雷門イレブンの特集を学校新聞組むため、円堂後輩に取材許可を求めた私こと『女史』。
彼自身は快く承諾してくれたのだが、学校を取り仕切る理事長代理兼サッカー部のマネージャーの一人である雷門夏未嬢にも意見を聞いた方が良いと助言を貰ったので、早速その日の昼休み、理事長室に足を向けた。

べっ別に早く特集を組んだ新聞を売り出して部を潤してやろうだなんて思ってないんだからねッ!!



…うん、ツンデレキャラは性に合わないな。直ちにやめることにしよう。

「矢張り学校一のツンデレキャラは雷門嬢、貴女しかいないと思うのだよ」

「……貴女はそれだけを言いに来たんですか?」

「否、違うが」

「つんでれって何よ…」一人思考に耽る雷門嬢と机を挟んで対峙した私は、こめかみを押さえて頭を振る。思考がそのまま口をつくなんて、修行不足だな。まだまだ一人前のジャーナリストの道にはほど遠いな。

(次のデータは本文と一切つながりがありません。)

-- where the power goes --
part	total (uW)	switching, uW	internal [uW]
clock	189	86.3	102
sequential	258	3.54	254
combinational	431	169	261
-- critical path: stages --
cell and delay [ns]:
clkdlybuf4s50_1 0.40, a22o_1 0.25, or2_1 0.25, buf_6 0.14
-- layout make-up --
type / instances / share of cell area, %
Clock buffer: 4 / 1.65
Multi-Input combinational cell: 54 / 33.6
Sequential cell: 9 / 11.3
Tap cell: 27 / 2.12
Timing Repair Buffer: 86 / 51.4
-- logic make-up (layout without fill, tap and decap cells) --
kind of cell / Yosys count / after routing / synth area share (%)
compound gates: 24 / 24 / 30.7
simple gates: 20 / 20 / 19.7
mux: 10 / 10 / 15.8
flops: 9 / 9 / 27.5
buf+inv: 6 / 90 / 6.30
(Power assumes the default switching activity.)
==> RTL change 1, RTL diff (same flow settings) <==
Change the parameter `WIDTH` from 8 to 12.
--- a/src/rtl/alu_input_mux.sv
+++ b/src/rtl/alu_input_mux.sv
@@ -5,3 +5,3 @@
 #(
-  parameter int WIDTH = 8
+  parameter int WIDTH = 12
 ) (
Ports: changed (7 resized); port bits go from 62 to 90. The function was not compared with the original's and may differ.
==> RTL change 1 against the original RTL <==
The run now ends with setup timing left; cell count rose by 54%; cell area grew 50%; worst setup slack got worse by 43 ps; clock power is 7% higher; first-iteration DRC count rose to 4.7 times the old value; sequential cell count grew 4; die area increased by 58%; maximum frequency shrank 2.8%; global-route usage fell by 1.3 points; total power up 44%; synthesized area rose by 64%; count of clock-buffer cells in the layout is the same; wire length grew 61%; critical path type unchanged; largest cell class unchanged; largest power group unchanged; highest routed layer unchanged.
File: src/rtl/riscv_pkg.sv
// Shared types for the RV32I front end: base opcodes, fetch FSM states and
// the registered decode bundle handed to the execute units.
package riscv_pkg;

  localparam logic [31:0] RESET_PC_DEFAULT = 32'h0000_0000;

  typedef enum logic [6:0] {
    OP_IMM = 7'b0010011,
    OP     = 7'b0110011,
    LOAD   = 7'b0000011,
    STORE  = 7'b0100011,
    BRANCH = 7'b1100011,
    JAL    = 7'b1101111,
    JALR   = 7'b1100111,
    LUI    = 7'b0110111,
    AUIPC  = 7'b0010111
  } opcode_t;

  typedef enum logic [2:0] {
    IDLE,
    REQ,
    WAIT,
    DROP,
    HOLD
  } fetch_state_t;

  typedef struct packed {
    logic [31:0] pc;
    logic [31:0] idata;
    logic [31:0] imm;
    logic        illegal;
  } dec_t;

  // Word-align an address; the low two bits of any fetch target are ignored.
  function automatic logic [31:0] word_align(input logic [31:0] addr);
    return {addr[31:2], 2'b00};
  endfunction

endpackage

File: src/rtl/imm_gen.sv
// Combinational RV32I immediate generator: sign-extends the immediate for the
// instruction format implied by the opcode and flags opcodes outside the base set.
module imm_gen
  import riscv_pkg::*;
(
  input  logic [31:0] idata,
  output logic [31:0] imm,
  output logic        illegal
);

  always_comb begin
    // NOTE: every output gets a default before the case so no path leaves a latch.
    imm     = '0;
    illegal = 1'b0;
    case (idata[6:0])
      OP_IMM, LOAD, JALR: imm = {{20{idata[31]}}, idata[31:20]};
      STORE:              imm = {{20{idata[31]}}, idata[31:25], idata[11:7]};
      BRANCH:             imm = {{19{idata[31]}}, idata[31], idata[7],
                                 idata[30:25], idata[11:8], 1'b0};
      LUI, AUIPC:         imm = {idata[31:12], 12'b0};
      JAL:                imm = {{11{idata[31]}}, idata[31], idata[19:12],
                                 idata[20], idata[30:21], 1'b0};
      OP:                 imm = '0;
      // FENCE and SYSTEM land here too: presented downstream as illegal.
      default:            illegal = 1'b1;
    endcase
  end

endmodule
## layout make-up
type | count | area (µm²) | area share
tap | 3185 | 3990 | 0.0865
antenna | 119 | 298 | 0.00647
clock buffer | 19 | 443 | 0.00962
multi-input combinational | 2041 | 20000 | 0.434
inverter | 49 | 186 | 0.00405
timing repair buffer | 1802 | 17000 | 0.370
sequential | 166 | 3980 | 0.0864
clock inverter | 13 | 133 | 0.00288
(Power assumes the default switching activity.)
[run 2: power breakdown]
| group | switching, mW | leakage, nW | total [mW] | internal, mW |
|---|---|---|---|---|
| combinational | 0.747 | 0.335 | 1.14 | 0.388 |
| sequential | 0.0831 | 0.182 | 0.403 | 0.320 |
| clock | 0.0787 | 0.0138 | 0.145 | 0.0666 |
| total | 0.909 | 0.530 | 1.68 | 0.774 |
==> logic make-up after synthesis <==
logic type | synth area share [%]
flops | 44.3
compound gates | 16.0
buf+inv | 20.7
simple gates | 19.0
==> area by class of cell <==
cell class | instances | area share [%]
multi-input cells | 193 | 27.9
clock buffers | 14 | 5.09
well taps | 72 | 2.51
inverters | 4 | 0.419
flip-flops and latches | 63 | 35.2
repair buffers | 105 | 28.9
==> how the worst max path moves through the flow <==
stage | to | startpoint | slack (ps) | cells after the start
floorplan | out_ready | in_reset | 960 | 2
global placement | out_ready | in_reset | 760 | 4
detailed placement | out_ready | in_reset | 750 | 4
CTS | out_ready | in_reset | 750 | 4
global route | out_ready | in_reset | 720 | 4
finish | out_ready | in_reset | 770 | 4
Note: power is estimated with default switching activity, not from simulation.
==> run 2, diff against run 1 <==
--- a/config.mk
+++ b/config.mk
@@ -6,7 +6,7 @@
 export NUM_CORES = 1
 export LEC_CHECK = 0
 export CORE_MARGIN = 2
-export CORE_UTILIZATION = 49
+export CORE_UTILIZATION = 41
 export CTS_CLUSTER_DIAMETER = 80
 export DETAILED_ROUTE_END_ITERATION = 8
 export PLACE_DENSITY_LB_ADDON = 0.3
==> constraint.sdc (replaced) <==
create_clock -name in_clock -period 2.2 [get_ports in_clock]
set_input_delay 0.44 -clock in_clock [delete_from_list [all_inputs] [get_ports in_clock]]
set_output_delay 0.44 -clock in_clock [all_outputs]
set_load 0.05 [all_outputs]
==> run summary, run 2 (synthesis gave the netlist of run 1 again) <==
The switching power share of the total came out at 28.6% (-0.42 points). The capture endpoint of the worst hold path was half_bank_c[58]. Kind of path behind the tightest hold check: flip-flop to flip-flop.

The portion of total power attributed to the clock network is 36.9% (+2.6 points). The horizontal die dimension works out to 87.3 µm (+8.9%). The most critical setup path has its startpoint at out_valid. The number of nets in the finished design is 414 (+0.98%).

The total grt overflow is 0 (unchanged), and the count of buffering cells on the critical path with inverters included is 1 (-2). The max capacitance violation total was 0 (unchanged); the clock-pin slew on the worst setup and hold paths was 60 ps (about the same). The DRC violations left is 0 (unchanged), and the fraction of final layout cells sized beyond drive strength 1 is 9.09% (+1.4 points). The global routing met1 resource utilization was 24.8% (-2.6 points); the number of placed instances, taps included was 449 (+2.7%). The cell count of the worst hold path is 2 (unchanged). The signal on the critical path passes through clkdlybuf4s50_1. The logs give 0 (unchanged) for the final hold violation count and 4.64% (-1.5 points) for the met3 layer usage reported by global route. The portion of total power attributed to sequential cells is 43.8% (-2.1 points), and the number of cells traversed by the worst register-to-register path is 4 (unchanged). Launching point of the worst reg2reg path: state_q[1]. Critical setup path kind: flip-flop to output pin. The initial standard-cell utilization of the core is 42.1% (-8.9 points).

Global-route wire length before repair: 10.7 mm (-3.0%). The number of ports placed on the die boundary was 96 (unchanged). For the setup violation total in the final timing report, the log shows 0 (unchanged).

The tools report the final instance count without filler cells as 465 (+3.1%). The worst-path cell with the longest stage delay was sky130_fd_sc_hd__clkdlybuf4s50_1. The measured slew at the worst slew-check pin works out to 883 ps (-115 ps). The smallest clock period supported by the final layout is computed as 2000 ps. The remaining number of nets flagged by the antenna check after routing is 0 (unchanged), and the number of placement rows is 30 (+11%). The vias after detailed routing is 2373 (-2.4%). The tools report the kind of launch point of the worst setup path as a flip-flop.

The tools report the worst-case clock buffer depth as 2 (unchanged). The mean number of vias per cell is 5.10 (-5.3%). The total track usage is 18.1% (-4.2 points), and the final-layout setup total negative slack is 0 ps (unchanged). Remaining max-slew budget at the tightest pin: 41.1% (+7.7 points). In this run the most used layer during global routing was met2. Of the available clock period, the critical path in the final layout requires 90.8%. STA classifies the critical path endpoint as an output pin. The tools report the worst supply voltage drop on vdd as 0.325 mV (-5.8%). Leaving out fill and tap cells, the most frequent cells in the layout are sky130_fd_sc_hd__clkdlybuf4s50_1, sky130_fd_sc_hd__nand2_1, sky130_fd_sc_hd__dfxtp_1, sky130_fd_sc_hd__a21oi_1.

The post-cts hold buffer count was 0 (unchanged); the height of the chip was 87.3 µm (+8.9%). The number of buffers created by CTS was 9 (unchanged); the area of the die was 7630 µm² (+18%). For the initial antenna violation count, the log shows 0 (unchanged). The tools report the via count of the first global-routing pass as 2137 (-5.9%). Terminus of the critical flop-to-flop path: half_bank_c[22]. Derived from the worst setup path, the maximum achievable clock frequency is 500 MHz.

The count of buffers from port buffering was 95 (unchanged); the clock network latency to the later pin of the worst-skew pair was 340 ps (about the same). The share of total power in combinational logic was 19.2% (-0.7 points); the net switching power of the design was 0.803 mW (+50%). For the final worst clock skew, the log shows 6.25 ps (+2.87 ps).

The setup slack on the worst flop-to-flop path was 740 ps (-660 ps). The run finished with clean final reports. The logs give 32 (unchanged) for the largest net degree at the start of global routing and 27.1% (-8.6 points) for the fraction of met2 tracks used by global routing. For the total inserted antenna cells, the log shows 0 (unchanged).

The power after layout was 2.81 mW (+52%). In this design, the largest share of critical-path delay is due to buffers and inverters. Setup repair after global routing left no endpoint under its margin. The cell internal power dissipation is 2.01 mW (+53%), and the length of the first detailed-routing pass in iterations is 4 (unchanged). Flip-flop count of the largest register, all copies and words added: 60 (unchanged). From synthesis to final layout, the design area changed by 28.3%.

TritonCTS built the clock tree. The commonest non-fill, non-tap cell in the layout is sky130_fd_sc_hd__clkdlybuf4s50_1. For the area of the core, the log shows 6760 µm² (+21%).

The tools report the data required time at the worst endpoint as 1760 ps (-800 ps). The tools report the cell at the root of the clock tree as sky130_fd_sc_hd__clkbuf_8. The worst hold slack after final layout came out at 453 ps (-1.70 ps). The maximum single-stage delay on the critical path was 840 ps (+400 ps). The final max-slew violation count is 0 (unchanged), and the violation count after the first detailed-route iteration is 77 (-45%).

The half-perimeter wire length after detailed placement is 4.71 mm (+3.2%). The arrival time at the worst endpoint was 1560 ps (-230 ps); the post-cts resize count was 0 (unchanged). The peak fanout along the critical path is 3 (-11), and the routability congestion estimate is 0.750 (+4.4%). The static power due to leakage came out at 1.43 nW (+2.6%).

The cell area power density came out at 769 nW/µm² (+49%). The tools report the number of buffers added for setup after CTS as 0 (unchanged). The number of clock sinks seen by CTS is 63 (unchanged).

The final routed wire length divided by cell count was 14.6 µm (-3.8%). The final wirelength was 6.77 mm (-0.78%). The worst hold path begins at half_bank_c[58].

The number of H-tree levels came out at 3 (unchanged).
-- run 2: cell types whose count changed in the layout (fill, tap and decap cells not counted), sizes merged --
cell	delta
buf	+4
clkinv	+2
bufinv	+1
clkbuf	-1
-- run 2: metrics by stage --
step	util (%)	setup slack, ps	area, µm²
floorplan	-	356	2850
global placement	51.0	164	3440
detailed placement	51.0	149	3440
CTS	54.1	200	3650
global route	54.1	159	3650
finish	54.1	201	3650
===== src/rtl/slave_select_if.sv =====
// slave_select_if: master-port request/grant, one-hot slave select and response signals
// grouped for slave_select_fsm.
interface slave_select_if #(
    parameter int SEL_W = 3,
    parameter int N_SLV = 8
);
    logic             req_i;
    logic [SEL_W-1:0] addr_i;
    logic             gnt_o;
    logic [N_SLV-1:0] select_o;
    logic             busy_o;
    logic             done_i;
    logic             rsp_valid_o;
    logic             rsp_err_o;

    modport slave (
        input  req_i, addr_i, done_i,
        output gnt_o, select_o, busy_o, rsp_valid_o, rsp_err_o
    );

    modport master (
        output req_i, addr_i, done_i,
        input  gnt_o, select_o, busy_o, rsp_valid_o, rsp_err_o
    );
endinterface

ふむ、と頷く私に、やや顔をしかめた雷門嬢が「ところで」と問いかける。

「結局、貴女は一体何の用でここにいらっしゃったんですか?」

「ああそうだった。うん─そうだな。雷門嬢、最近のサッカー部はどんな様子かな?」


逆に問うと雷門嬢は首を捻った後で「大会も勝ち進んで好調ですよ」と答えてくれた。

「そうか…。いやな、今回の用件は、次の学校新聞で是非サッカー部の特集を組みたいと思って、それの許可を貰いにきたのだ」

「取材?」

まばたきをした雷門嬢はオウム返しする。そして何か考え込むような表情をしながら手元のノートパソコンを開き、言葉を続けた。

「そう─なら、お聞きしてもよろしいですか?」

「どうぞ」

「その取材とやら、サッカー部にどんなメリットがありますの?」

そら来た。
雷門嬢のことだから、必ずこの質問をぶつけてくることは分かっていたのだ。
私は用意しておいた言葉をつらつらと答える。

「勿論。サッカー部を応援してくれる生徒もいるだろうし、新聞は公民館にも置かせて貰ってるから、それを見たご近所の小学生たちが憧れを抱くこと請け合い…来年のサッカー部が安泰になること間違いなしだ」

それに、と続けると、雷門嬢はもう一つまばたきをした。

「同士が増えれば、円堂後輩達も喜ぶだろう?」

「………」

ハッと顔を赤くした雷門嬢が、睨むようにこちらを見る。
しかし少しすると、彼女は小さく咳払いをし椅子に深く腰掛けなおした。

「まっ…まぁ、そういった理由があるなら、良いでしょう、許可します」

「有難う、雷門嬢」

恋するオトメゴコロとやらを利用したようで気が引けるものはあるが、これも記事のため。私はにっこり微笑んで小腰を折る。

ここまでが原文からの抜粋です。